Congratulations, your company has finally grown to a size where you need to consider high availability and even separate repositories and tables. But do you know what elements are needed to separate inventory and table? The spin-off process is complicated, plan ahead, don’t wait for the actual start of all kinds of unexpected work, out of control.

This article is intended to open up the breadth of database middleware, regardless of the implementation depth, as to the concept of vertical and horizontal partition of the library table and the reasons are not explained too much. So this article is aimed at professionals with some r&d experience who are looking for selection and resolution processes.

Cut to the level

Below, scoping is done in JAVA and MySQL. Let’s take a look at the level of sub – database sub – table.

(1) coding layer

Create multiple data sources in the same project using if else routing directly in code based on criteria. With dynamic switching source abstract classes in the Spring, specific see AbstractRoutingDataSource.

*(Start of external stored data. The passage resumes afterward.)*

$ cat src/design/hew_pkg.sv
// ----------------------------------------------------------------------------
// hew_pkg
// Shared types and constants for the sliding-window Hurst exponent block.
// ----------------------------------------------------------------------------
package hew_pkg;

   localparam int PRICE_W  = 32;
   localparam int OUT_W    = 32;
   localparam int RET_W    = 32;
   localparam int WIN_W    = 11;
   localparam int SUM_W    = 48;
   localparam int MUL_W    = 34;
   localparam int PROD_W   = 2 * MUL_W;
   localparam int LOG_IN_W = 128;
   localparam int LOG_E_W  = 7;
   localparam int LOG_FRAC = 26;
   localparam int LOG_W    = LOG_E_W + LOG_FRAC;
   localparam int DIV_NW   = 64;
   localparam int DIV_DW   = 34;
   localparam int MEAN_W   = 34;
   localparam int NUM_W    = 36;
   localparam int HV_W     = 35;

   localparam logic [WIN_W-1:0]  WIN_RESET  = 11'd16;
   localparam logic [MUL_W-1:0]  LN2_Q32    = 34'd2977044472;
   localparam logic [PROD_W-1:0] RET_ROUND  = 68'h0_0000_0002_0000_0000;
   localparam logic signed [NUM_W-1:0] TWO_Q24 = 36'sd33554432;
   localparam logic signed [NUM_W-1:0] SAT_MAX = 36'sd2147483647;
   localparam logic signed [NUM_W-1:0] SAT_MIN = -36'sd2147483648;

   typedef struct packed {
      logic [MUL_W-1:0] a;
      logic [MUL_W-1:0] b;
   } mul_req_type;

   typedef struct packed {
      logic busy;
      logic done;
   } unit_status_type;

   typedef enum logic [1:0] {
      LG_IDLE,
      LG_NORM,
      LG_MUL,
      LG_ACC
   } log_state_type;

   typedef enum logic [1:0] {
      LS_CUR,
      LS_RNG,
      LS_SQR,
      LS_WIN
   } log_sel_type;

   typedef enum logic {
      DS_MEAN,
      DS_HURST
   } div_sel_type;

   typedef enum logic [3:0] {
      ST_IDLE,
      ST_LOG_GO,
      ST_LOG_WAIT,
      ST_RETURN,
      ST_RET_MUL,
      ST_RET_RND,
      ST_OLD_RD,
      ST_UPDATE,
      ST_DIV_GO,
      ST_DIV_WAIT,
      ST_PASS,
      ST_RANGE,
      ST_OUT
   } core_state_type;

endpackage

$ cat src/design/hew_mult.sv
// ----------------------------------------------------------------------------
// hew_mult
// Shared unsigned multiplier with a registered product.
// ----------------------------------------------------------------------------
module hew_mult import hew_pkg::*; (
   input  logic              clock,
   input  mul_req_type       req,
   output logic [PROD_W-1:0] prod
);

   logic [PROD_W-1:0] prod_ff;

   always_ff @(posedge clock) begin
      prod_ff <= PROD_W'(req.a) * PROD_W'(req.b);
   end

   assign prod = prod_ff;

endmodule

$ cat config.mk
export PLATFORM = sky130hd
export DESIGN_NAME = hew_mult
export DESIGN_NICKNAME = d
export VERILOG_FILES = /design/src/design/hew_pkg.sv /design/src/design/hew_mult.sv
export SDC_FILE = /design/constraint.sdc
export NUM_CORES = 2
export LEC_CHECK = 0
export BUFFER_PORTS_ARGS = -buffer_cell sky130_fd_sc_hd__buf_2
export CAP_MARGIN = 20
export CORE_MARGIN = 1.5
export CORE_UTILIZATION = 35
export CTS_BUF_LIST = sky130_fd_sc_hd__clkbuf_16
export DETAILED_ROUTE_END_ITERATION = 6
export PLACE_DENSITY = 0.48
export SYNTH_ARGS = -nofsm -noshare
export SYNTH_HDL_FRONTEND = slang
export SYNTH_SLANG_ARGS = --single-unit
$ cat constraint.sdc
create_clock -name clock -period 9.4 [get_ports clock]
set_input_delay 1.41 -clock clock [delete_from_list [all_inputs] [get_ports clock]]
set_output_delay 1.41 -clock clock [all_outputs]
set_load 0.1 [all_outputs]
**Word level (Yosys, flattened, before mapping)**

Index checks and enable logic that the tools add are counted.

- Add/sub/neg operators: 0
- Multipliers: 1
- Div/mod/pow operators: 0
- Magnitude comparators: 0
- Equality and inequality tests: 0
- Shift-type cells: 0
- Multiplexer cells: 0
- Bitwise gates (word level): 0
- Reductions and logical operators: 0

Operators by type and width:

| cell | number |
|---|---|
| 34-bit by 34-bit multiplier with 68-bit output | 1 |

- Bits in registers: 68
- Latch bits: 0
- Bits in writable memories: 0
- Bits in read-only memories: 0
- Output and inout port bits: 68
- Memories kept: 0

**Logic depth before layout (Yosys ltp)**

- Word-level depth: 1
- Depth in mapped cells: 29
- Gate-level depth less buffers: 27

**Worst setup path after synthesis**

Ideal clock, no wire load.

- Path kind: in2reg
- Start: input port req[4] (netlist bit)
- End: register prod_ff[66], in the netlist prod[66]
- Setup time: 0.123 ns
- Arrival: 7.952 ns
- Data required time: 9.277 ns
- Path slack: 1.326 ns
- Stages on the path: 27
- Path buffers: 3
- Path through: clkbuf_1 -> clkbuf_1 -> nand2_1 -> fa_1 -> fa_1 -> inv_1 -> fa_1 -> inv_1 -> fa_1 -> fa_1 -> inv_1 -> fa_1 -> fa_1 -> inv_1 -> fa_1 -> inv_1 -> ha_1 -> buf_6 -> a21oi_1 -> o21ai_0 -> a211oi_2 -> nor2_1 -> o31ai_1 -> nor3_1 -> nor3_2 -> o21ai_1 -> xor2_1

- Word-level cells in the longest chain between the ends: 1

Ends and longest elaborated chain:

| item | line | RTL |
|---|---|---|
| start, declared | hew_mult.sv:7 | `input mul_req_type req,` |
| 34-bit by 34-bit multiplier with 68-bit output | hew_mult.sv:14 | `prod_ff <= PROD_W'(req.a) * PROD_W'(req.b);` |
| end signal, assigned | hew_mult.sv:14 |  |
| end, declared | hew_mult.sv:11 | `logic [PROD_W-1:0] prod_ff;` |

Every way passes these cells.

**Final worst setup path**

- Start: input port req[57] (netlist bit)
- End: register prod_ff[66], in the netlist prod[66]

Same word-level chain as after synthesis.

==> results <==
- After Yosys synthesis, XOR and XNOR cells account for 1.49% of the synthesized area.
- The overall overflow remaining after global route is 0.
- Global routing used 21.4% of the available tracks across all layers.
- The maximum clock path buffer count is 2.
- The count of endpoints failing hold in the final timing report is 0.
- In this run the remaining antenna-violating nets after routing total 0.
- The pin count of the biggest net entering global routing is 35.
- Measured against the total synthesized area, the mux share comes to 0.0258%.
- The top-level port count is 137.
- The post-route cell area is 0.0415 mm2.
- The area of the mapped netlist is 0.0388 mm2.
- Buffers inserted to repair hold after CTS numbered 0.
- The detailed-route wire length per cell is 20.0 um.
- The classification of the worst setup path is input port to register.
- The global-route wire length before repair is 183 mm.
- The adder-cell area share of the yosys netlist is 61.9%.
- The sort of element at the start of the critical path is an input port.
- The post-synthesis async set-or-reset flop share is 0%.
- Clock tree synthesis found a total of 68 sinks.
- The total count of max-transition violations in the final report came to 0.
- The initial antenna violation count is 3.
- Port buffering added 136 buffers.
- The core region area is 0.109 mm2.
- The flip-flop and latch count after synthesis is 68.
- The clock tree from TritonCTS is done.
- In this run, synthesis inferred 0 flip-flops with an integrated enable.
- The Yosys warning count is 0.
- The first detailed-routing pass ran for 7 iterations.
- The synthesis-to-finish area growth is 7.09%.
- A synthesized cell averages 9.04 um2.
- The most critical setup path has its startpoint at req[57].
- Based on the critical path, the design can be clocked at up to 0.110 GHz.
- Summed over all layers, the routed wires come to 116 mm.
- The headroom to the max-slew limit is 41.6%.
- The synthesized netlist devotes 3.73% of its cell area to compound gates.
- The number of DRC markers in iteration 0 is 1155.
- The worst hold path begins at req[0].
- After detailed routing, the number of remaining DRC violations is 0.
- The data required time at the worst endpoint is 9.63 ns.
- Setup violations remaining at the end of the flow were counted as 0.
- In the final layout, the share of cells above drive strength 1 is 6.40%.
- The simple-gate portion of the synthesized area is 16.9%.
- The number of buffers inserted during clock tree synthesis is 9.
- The CTS H-tree depth is 3.
- From left edge to right edge, the die measures 336 um.
- The total number of placement rows is 121.
- For the pin with the worst max-slew slack, the measured transition is 0.876 ns.
- The via count of the first global-routing pass came to 30600.
- The y dimension of the die is 336 um.
- The run finished with clean final reports.
- The number of library cell types mapped by synthesis is 65.
- The synthesized netlist net count is 5660.
- The layout has 11400 filler cells.
- Setup repair after global routing left no endpoint under its margin.
- The worst hold path terminates at prod[0]$_DFF_P_.
- Using the TritonRoute via totals, the vias-per-cell ratio works out to 4.80.
- The main combinational cell family by area after synthesis is adder cells.
- Once detailed placement completed, the half-perimeter wirelength came to 100 mm.
- Of the synthesized area, sequential elements account for 3.51%.
- CTS placed an instance of sky130_fd_sc_hd__clkbuf_16 at the clock tree root.
- The number of placed instances, taps included, is 5770.
- The placer's final routability congestion estimate is 0.858.
- Dividing the final minimum period by the clock period gives 96.7%.
- The number of cells traversed by the worst hold path is 2.
- The via total after detailed routing is 27800.
- The register with the most flip-flops in the layout has 68 of them.
- The floorplan step defined a die boundary enclosing 0.113 mm2.
- The instance count of the mapped netlist is 4287.
- The initial utilization of the core area, before any placement, comes to 35.5%.
- At the end of the flow, the number of nets in the layout was 5678.
- The post-detailed-placement cell area is 0.0412 mm2.
- The tightest min-delay check is of the input port to register type.
- The worst setup path is captured at a register.
- The signal arrival time at the worst endpoint is 9.32 ns.
- Clock-pin slew was measured on the worst setup and hold paths at 0.06 ns.
- The largest fanout of any net on the critical path is 19.
- The time the worst path needs with I/O delays and setup is 9.09 ns.
- The leading register cell type out of synthesis is sky130_fd_sc_hd__dfxtp_1.
- The final cell count without fillers is 5788.
- The tool flagged a number of max-cap violations equal to 0.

If the project is not very large, using this method can be done quickly. However, the disadvantages are also obvious, requiring a lot of code to take care of each branch. When it comes to cross-library queries, aggregations, and scenarios that need to loop and merge results, the workload is huge.

If the project is fissile, most of this code cannot be shared, and most of it is shared by copy. If it goes on like this, it won’t.

(2) the framework layer

This situation is suitable for a company with a unified ORM framework, but in many cases it is not practical. This is done by modifying or enhancing the functionality of the existing ORM framework by adding custom primitives or hints to SQL.

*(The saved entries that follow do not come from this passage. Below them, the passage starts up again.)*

### src/design/hew_pkg.sv
// ----------------------------------------------------------------------------
// hew_pkg
// Shared types and constants for the sliding-window Hurst exponent block.
// ----------------------------------------------------------------------------
package hew_pkg;

   localparam int PRICE_W  = 32;
   localparam int OUT_W    = 32;
   localparam int RET_W    = 32;
   localparam int WIN_W    = 11;
   localparam int SUM_W    = 48;
   localparam int MUL_W    = 34;
   localparam int PROD_W   = 2 * MUL_W;
   localparam int LOG_IN_W = 128;
   localparam int LOG_E_W  = 7;
   localparam int LOG_FRAC = 26;
   localparam int LOG_W    = LOG_E_W + LOG_FRAC;
   localparam int DIV_NW   = 64;
   localparam int DIV_DW   = 34;
   localparam int MEAN_W   = 34;
   localparam int NUM_W    = 36;
   localparam int HV_W     = 35;

   localparam logic [WIN_W-1:0]  WIN_RESET  = 11'd16;
   localparam logic [MUL_W-1:0]  LN2_Q32    = 34'd2977044472;
   localparam logic [PROD_W-1:0] RET_ROUND  = 68'h0_0000_0002_0000_0000;
   localparam logic signed [NUM_W-1:0] TWO_Q24 = 36'sd33554432;
   localparam logic signed [NUM_W-1:0] SAT_MAX = 36'sd2147483647;
   localparam logic signed [NUM_W-1:0] SAT_MIN = -36'sd2147483648;

   typedef struct packed {
      logic [MUL_W-1:0] a;
      logic [MUL_W-1:0] b;
   } mul_req_type;

   typedef struct packed {
      logic busy;
      logic done;
   } unit_status_type;

   typedef enum logic [1:0] {
      LG_IDLE,
      LG_NORM,
      LG_MUL,
      LG_ACC
   } log_state_type;

   typedef enum logic [1:0] {
      LS_CUR,
      LS_RNG,
      LS_SQR,
      LS_WIN
   } log_sel_type;

   typedef enum logic {
      DS_MEAN,
      DS_HURST
   } div_sel_type;

   typedef enum logic [3:0] {
      ST_IDLE,
      ST_LOG_GO,
      ST_LOG_WAIT,
      ST_RETURN,
      ST_RET_MUL,
      ST_RET_RND,
      ST_OLD_RD,
      ST_UPDATE,
      ST_DIV_GO,
      ST_DIV_WAIT,
      ST_PASS,
      ST_RANGE,
      ST_OUT
   } core_state_type;

endpackage
[src/hdl/bmp2pnm_emit.sv]
// bmp2pnm_emit: expands pixels into ppm, pgm or plain pbm bytes, one byte per cycle while m_tready is high
// owns the pbm line counter and the output register
// depends on bmp2pnm_pkg
module bmp2pnm_emit (
	input  logic                              clk,
	input  logic                              arst_n,
	input  logic                              restart,
	input  logic [bmp2pnm_pkg::FMT_W-1:0]     fmt,
	input  logic                              px_valid,
	input  bmp2pnm_pkg::pixel_t               px,
	output logic                              px_ready,
	output logic                              m_tvalid,
	input  logic                              m_tready,
	output logic [7:0]                        m_tdata,  // out_byte
	output logic                              m_tlast   // run_last
);

	localparam logic [bmp2pnm_pkg::LINE_W-1:0] LIMIT = bmp2pnm_pkg::LINE_W'(bmp2pnm_pkg::PBM_LINE_LIMIT);

	logic [1:0]                       step_q, step_d;
	logic [bmp2pnm_pkg::LINE_W-1:0]   line_q, line_d;
	logic                             m_tvalid_q, m_tlast_q;
	logic [7:0]                       m_tdata_q;

	logic                             can_emit, fire, final_d, wrap;
	logic [7:0]                       byte_d, blue;

	assign can_emit = !m_tvalid_q || m_tready;
	assign fire     = px_valid && can_emit;
	assign blue     = px.rgb[7:0];
	assign wrap     = (step_q == 2'd0) && (line_q >= LIMIT);

	always_comb begin
		byte_d  = blue;
		final_d = 1'b0;
		step_d  = step_q;
		line_d  = line_q;
		case (fmt)
			bmp2pnm_pkg::FMT_PPM: begin
				case (step_q)
					2'd0: begin
						byte_d = px.rgb[23:16];
						step_d = 2'd1;
					end
					2'd1: begin
						byte_d = px.rgb[15:8];
						step_d = 2'd2;
					end
					default: begin
						byte_d  = blue;
						final_d = 1'b1;
					end
				endcase
			end
			bmp2pnm_pkg::FMT_PGM: begin
				byte_d  = blue;
				final_d = 1'b1;
			end
			default: begin
				if (wrap) begin
					byte_d = bmp2pnm_pkg::CHAR_NL;
					line_d = '0;
				end else if (step_q == 2'd0) begin
					byte_d  = (blue == 8'd0) ? bmp2pnm_pkg::CHAR_ONE : bmp2pnm_pkg::CHAR_ZERO;
					line_d  = line_q + 1'b1;
					final_d = !px.row_end;
					step_d  = 2'd1;
				end else begin
					byte_d  = bmp2pnm_pkg::CHAR_NL;
					line_d  = '0;
					final_d = 1'b1;
				end
			end
		endcase
		if (final_d) begin
			step_d = 2'd0;
			if (px.row_end) begin
				line_d = '0;
			end
		end
	end

	assign px_ready = fire && final_d;
	assign m_tvalid = m_tvalid_q;
	assign m_tdata  = m_tdata_q;
	assign m_tlast  = m_tlast_q;

	always_ff @(posedge clk or negedge arst_n) begin
		if (!arst_n) begin
			step_q     <= '0;
			line_q     <= '0;
			m_tvalid_q <= 1'b0;
			m_tdata_q  <= '0;
			m_tlast_q  <= 1'b0;
		end else begin
			if (restart) begin
				step_q <= '0;
				line_q <= '0;
			end else if (fire) begin
				step_q <= step_d;
				line_q <= line_d;
			end
			if (can_emit) begin
				m_tvalid_q <= fire;
			end
			if (fire) begin
				m_tdata_q <= byte_d;
				m_tlast_q <= final_d && px.item_last;
			end
		end
	end

	a_line_bound: assert property (@(posedge clk) disable iff (!arst_n) line_q <= LIMIT)
		else $error("pbm line count past limit");

	a_wrap_clears: assert property (@(posedge clk) disable iff (!arst_n)
		(fire && fmt[1] && wrap) |=> (line_q == '0))
		else $error("pbm wrap newline did not clear line count");

endmodule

Implementing some interceptors (such as Mybatis’ Interceptor interface) and adding some custom parsing to control the flow of data is better, but will change some of the existing programming experience.

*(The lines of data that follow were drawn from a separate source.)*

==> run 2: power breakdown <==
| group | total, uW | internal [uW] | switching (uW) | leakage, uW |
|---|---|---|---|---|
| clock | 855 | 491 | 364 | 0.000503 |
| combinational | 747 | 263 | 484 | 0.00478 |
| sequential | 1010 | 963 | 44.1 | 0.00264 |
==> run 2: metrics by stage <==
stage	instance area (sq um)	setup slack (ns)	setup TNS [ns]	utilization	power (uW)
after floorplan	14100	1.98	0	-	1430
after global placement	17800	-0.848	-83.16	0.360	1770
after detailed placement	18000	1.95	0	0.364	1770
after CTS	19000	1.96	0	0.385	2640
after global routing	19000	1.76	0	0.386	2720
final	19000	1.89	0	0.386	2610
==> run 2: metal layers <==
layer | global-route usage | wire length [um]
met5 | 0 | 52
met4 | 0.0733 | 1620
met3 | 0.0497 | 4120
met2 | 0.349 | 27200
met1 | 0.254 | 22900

Many cases to modify the framework source code, not recommended.

(3) driver layer

Due to the shortcomings of cutting into the coding layer and the framework layer, true database middleware starts at least from the driver layer. What does that mean? Essentially, you rewrote a JDBC driver, maintained a routing list in memory, and then forwarded requests to the actual database connection.

Things like TDDL, ShardingJDBC, etc., are cut in at this layer.

Including Mysql Connector/J Failover protocol (specifically “load balancing”, “Replication”, “Farbic”, etc.)

Also modify directly on the driver.

The flow of requests generally looks like this:

(4) agent layer

The database middleware at the proxy layer disguises itself as a database and accepts links from the business side. The requests from the business side are then loaded, parsed or forwarded to the real database.

MySQL Router, MyCat, etc., are all accessed in this layer.

The flow of requests generally looks like this:

(5) implementation layer

SQL special edition support, such as Mysql Cluster itself supports various features, Mariadb Galera Cluster support peer dual master, Greenplum support sharding, etc.

The need to replace storage, generally a solution, is off the table.

The technologies will eventually converge, and any one of them will work. However, the final selection is influenced by multiple factors such as developer familiarity, community activity, company compatibility, official maintenance, scalability, and the company’s existing database products. Choose or develop a suitable one, and your friends will be much happier.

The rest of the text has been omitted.